A single figure is required: the number of lines below in which the word "element" occurs.

◆ ◆ ◆ ◆ ◆

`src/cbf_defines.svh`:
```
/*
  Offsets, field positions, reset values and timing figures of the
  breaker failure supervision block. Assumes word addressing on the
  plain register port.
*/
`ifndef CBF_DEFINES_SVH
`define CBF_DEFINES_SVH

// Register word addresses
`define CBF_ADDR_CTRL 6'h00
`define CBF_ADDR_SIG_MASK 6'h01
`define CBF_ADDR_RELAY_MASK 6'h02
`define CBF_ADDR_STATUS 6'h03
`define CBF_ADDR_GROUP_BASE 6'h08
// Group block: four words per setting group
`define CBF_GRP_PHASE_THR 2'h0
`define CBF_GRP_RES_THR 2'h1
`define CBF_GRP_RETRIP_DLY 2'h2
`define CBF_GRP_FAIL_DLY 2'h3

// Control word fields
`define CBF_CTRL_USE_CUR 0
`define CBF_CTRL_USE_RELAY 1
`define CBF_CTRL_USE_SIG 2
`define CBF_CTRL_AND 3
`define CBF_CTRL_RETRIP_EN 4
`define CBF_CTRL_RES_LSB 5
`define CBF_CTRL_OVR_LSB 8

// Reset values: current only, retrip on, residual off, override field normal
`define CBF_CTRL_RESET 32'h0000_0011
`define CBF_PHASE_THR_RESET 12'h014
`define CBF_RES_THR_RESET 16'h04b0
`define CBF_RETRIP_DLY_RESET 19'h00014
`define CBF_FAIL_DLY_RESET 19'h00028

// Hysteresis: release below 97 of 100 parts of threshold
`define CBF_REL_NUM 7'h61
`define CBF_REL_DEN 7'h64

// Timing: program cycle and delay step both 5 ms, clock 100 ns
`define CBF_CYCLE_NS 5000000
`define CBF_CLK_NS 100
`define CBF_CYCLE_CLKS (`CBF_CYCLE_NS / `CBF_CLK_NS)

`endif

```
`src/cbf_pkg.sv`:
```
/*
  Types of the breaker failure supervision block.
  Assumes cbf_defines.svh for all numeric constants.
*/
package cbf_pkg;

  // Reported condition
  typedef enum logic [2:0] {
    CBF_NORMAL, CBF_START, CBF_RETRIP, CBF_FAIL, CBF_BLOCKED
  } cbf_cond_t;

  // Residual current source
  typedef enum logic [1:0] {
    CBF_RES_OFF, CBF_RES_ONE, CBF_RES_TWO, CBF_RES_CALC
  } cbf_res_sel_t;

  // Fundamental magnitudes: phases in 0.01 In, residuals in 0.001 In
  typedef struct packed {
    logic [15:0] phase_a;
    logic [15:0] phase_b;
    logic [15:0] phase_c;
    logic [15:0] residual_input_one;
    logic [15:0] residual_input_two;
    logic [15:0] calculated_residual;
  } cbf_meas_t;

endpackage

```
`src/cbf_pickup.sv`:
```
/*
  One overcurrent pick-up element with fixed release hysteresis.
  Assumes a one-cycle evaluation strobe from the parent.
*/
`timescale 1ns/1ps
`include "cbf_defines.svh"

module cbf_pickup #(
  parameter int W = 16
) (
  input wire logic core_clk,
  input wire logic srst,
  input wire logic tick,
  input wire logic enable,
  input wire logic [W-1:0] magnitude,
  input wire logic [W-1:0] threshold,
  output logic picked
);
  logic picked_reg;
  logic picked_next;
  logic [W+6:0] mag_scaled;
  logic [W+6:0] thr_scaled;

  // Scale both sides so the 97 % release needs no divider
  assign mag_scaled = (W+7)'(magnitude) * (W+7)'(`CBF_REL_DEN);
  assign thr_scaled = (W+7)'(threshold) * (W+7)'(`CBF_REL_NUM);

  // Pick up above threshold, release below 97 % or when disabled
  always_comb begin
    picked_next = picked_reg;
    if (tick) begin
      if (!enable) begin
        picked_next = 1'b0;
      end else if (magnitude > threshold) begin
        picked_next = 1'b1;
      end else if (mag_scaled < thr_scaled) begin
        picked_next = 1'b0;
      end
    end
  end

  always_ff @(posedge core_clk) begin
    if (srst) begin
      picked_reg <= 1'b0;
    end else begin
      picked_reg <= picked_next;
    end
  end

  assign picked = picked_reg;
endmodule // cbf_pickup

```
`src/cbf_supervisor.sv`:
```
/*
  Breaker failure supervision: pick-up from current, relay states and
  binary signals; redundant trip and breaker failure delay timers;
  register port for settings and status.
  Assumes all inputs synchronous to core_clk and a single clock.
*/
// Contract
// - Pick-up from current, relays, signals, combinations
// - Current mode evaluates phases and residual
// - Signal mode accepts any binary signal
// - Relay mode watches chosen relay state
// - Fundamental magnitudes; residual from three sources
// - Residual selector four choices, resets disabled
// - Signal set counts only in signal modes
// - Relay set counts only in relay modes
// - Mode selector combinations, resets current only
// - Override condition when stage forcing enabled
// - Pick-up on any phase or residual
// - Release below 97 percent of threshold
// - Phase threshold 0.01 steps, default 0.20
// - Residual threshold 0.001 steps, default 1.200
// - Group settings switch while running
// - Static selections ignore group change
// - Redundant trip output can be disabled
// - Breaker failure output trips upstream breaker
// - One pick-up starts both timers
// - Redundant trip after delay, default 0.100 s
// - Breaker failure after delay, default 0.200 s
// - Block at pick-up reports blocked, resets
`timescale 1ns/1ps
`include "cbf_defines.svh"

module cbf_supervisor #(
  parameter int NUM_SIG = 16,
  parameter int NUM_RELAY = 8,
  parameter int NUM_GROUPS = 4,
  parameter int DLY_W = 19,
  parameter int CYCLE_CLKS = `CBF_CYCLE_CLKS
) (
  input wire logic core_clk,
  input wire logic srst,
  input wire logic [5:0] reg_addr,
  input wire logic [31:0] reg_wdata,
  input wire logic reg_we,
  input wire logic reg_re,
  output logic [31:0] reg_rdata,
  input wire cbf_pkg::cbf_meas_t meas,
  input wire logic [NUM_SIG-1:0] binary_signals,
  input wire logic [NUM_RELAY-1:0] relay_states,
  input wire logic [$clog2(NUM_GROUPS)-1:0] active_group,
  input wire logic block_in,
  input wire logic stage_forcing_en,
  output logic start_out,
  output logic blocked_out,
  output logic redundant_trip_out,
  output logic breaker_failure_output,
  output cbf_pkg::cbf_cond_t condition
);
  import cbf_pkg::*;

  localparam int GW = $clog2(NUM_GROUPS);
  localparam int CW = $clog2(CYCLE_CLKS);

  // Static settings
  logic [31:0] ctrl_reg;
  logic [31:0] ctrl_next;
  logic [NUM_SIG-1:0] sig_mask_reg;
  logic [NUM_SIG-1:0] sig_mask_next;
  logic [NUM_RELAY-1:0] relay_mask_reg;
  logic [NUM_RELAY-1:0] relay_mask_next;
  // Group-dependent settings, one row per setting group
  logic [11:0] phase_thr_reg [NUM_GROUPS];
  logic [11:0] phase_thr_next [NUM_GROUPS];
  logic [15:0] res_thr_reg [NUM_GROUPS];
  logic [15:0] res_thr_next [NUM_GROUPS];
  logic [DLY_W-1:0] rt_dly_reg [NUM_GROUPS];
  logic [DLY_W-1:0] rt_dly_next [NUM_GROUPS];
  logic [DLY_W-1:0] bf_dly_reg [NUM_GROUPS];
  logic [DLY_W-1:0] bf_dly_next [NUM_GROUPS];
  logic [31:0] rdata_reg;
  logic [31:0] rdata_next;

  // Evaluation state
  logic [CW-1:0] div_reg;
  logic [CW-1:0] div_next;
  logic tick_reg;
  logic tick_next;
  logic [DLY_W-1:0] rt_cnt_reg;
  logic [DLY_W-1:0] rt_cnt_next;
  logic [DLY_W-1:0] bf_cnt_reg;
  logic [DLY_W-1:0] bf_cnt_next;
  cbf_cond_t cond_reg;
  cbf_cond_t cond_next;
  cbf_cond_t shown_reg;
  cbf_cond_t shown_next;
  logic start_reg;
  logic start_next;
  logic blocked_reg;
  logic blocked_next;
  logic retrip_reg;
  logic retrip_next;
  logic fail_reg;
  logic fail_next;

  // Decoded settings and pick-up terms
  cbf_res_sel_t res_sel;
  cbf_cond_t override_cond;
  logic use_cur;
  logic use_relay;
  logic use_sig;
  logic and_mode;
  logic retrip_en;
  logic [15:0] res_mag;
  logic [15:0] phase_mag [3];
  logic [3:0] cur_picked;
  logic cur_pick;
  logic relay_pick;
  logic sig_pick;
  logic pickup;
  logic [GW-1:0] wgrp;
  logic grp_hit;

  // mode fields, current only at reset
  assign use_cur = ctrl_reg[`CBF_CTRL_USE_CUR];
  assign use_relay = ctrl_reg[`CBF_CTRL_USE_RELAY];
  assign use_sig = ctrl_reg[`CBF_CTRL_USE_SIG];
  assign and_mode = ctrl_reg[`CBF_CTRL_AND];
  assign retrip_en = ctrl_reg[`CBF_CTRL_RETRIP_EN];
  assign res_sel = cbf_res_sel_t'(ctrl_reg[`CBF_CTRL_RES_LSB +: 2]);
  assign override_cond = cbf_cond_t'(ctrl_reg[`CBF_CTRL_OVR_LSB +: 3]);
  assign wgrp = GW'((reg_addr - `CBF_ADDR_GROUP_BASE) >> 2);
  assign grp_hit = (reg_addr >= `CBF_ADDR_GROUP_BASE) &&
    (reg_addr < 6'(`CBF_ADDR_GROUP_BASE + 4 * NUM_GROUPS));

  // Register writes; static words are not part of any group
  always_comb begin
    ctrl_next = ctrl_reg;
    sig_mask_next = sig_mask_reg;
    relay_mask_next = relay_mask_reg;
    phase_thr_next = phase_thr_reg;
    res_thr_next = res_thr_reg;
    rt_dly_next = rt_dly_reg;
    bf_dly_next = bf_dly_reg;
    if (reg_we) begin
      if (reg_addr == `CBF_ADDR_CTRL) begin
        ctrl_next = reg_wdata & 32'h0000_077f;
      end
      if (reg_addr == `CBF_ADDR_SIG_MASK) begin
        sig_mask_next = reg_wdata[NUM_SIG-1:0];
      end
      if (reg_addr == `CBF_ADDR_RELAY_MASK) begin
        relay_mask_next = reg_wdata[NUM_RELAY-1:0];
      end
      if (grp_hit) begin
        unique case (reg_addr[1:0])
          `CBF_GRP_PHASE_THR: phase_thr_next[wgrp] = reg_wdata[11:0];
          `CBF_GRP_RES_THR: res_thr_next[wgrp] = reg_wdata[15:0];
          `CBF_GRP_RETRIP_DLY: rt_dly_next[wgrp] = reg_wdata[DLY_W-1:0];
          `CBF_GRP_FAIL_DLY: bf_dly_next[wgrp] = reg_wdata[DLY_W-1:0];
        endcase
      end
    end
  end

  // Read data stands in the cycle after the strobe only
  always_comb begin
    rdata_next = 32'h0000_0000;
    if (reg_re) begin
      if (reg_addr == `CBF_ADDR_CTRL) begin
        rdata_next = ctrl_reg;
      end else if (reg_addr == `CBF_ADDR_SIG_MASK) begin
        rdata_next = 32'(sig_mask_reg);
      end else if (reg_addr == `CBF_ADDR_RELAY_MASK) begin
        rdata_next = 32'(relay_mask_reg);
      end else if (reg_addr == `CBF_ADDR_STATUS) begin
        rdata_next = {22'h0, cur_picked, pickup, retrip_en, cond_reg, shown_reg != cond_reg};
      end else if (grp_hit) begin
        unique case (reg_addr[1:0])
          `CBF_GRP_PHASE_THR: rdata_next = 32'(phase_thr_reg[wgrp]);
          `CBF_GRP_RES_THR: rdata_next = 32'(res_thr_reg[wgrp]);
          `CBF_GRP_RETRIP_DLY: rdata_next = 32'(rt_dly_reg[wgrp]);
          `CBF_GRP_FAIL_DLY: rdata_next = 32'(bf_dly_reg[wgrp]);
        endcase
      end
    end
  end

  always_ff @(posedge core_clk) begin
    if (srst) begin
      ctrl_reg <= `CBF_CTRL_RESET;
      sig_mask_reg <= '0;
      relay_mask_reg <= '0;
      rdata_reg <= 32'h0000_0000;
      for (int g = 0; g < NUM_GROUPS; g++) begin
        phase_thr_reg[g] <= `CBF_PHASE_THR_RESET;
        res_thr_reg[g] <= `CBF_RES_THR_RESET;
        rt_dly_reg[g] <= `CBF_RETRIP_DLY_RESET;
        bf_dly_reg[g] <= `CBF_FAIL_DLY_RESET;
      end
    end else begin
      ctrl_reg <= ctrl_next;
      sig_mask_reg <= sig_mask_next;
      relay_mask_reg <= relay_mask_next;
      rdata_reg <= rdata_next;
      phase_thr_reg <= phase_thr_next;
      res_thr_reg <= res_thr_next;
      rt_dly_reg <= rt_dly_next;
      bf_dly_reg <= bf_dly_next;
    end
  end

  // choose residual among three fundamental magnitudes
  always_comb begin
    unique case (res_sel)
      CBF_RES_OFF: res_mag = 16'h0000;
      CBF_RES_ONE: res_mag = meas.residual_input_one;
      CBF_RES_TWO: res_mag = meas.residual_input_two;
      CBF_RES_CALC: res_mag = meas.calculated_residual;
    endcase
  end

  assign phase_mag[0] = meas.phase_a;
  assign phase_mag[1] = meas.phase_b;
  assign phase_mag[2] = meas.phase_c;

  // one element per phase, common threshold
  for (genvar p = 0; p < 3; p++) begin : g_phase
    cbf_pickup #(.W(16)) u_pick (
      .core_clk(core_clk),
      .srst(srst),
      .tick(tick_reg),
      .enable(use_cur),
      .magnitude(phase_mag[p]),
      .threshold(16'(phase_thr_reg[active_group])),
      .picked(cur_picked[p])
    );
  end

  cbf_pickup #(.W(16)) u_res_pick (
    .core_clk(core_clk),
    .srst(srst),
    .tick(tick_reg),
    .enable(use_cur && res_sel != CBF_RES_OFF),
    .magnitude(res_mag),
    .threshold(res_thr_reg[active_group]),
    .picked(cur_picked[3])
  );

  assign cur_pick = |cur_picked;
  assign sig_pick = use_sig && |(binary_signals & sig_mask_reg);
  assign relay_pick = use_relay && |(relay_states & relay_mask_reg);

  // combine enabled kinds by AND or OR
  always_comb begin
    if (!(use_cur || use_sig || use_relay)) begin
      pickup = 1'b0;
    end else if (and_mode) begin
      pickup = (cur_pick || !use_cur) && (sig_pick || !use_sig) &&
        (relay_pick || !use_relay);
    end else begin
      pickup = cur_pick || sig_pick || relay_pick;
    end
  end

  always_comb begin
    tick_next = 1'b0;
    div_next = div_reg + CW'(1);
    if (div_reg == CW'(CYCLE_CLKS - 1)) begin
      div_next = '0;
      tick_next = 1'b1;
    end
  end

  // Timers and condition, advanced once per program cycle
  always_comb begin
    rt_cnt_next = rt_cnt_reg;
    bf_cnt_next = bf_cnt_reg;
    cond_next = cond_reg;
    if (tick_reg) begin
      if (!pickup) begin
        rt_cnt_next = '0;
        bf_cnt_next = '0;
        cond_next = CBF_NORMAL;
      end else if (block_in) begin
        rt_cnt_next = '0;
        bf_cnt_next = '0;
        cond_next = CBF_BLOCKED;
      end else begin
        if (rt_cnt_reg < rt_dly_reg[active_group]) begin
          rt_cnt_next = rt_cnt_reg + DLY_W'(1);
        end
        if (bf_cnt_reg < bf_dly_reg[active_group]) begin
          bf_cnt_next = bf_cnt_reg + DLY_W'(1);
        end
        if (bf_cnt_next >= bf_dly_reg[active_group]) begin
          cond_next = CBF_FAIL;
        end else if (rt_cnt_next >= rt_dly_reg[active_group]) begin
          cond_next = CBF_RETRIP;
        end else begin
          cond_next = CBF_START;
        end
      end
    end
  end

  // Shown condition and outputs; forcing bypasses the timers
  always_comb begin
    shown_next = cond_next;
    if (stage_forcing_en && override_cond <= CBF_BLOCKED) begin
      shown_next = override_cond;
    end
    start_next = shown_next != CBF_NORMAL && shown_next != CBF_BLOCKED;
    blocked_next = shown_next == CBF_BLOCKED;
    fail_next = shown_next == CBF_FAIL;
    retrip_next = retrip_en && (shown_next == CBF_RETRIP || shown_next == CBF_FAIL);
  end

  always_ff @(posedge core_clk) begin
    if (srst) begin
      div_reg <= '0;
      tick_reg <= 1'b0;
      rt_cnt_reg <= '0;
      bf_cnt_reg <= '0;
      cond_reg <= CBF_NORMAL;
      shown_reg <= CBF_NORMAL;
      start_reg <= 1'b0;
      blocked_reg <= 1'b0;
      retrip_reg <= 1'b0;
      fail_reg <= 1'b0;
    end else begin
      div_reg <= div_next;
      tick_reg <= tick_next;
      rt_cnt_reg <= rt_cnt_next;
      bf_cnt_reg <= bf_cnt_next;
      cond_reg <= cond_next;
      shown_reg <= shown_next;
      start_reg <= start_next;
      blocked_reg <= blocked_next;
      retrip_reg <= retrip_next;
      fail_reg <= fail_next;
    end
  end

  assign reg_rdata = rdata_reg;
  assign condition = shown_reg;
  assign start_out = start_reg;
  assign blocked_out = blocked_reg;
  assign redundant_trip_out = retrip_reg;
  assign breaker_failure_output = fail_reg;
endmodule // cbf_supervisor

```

◆ ◆ ◆ ◆ ◆

**SOLUTION FOR THIS TASK:** 2